Piccole centrali crescono

Più del 50 per cento dell’energia idroelettrica messicana viene dal Chiapas, dove si produce il 20 per cento di tutta l’energia elettrica nazionale. Ma solo un terzo delle case chapaneche possiede un impianto e il 90 per cento della popolazione indigena non ha accesso alla luce elettrica.

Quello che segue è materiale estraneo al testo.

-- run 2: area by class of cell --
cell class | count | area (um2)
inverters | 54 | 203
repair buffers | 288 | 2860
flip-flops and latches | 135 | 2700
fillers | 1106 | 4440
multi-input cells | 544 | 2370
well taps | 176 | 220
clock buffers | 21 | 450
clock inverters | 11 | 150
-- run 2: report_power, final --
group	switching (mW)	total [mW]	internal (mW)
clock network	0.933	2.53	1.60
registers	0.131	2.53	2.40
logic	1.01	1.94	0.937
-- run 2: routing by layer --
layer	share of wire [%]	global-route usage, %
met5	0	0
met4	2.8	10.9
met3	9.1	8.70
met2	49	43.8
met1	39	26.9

Adesso, però, c’è un’eccezione. Grazie a un progetto di cooperazione internazionale che vede protagoniste due associazioni italiane di volontariato, le case e l’ambulatorio di La Realidàd, villaggio del Chiapas meridionale, avranno finalmente la corrente elettrica, che servirà anche per alimentare un ponte radio. Tutto grazie a un “microimpianto” idroelettrico tecnologicamente innovativo, a basso impatto ambientale, gestito in piena autonomia dalla popolazione locale. “L’aspetto più interessante di questo progetto è che rappresenta un nuovo modello di sviluppo energetico a favore dei paesi in via di sviluppo”, racconta Andrea Micangeli, uno degli ingegneri italiani coinvolti nell’impresa. “Non più impianti di grandi dimensioni, con investimenti ingenti e soluzioni imposte dall’alto, ma strumenti tecnologici adattabili alle esigenze locali, che ne rispettino i valori e i modelli sociali”.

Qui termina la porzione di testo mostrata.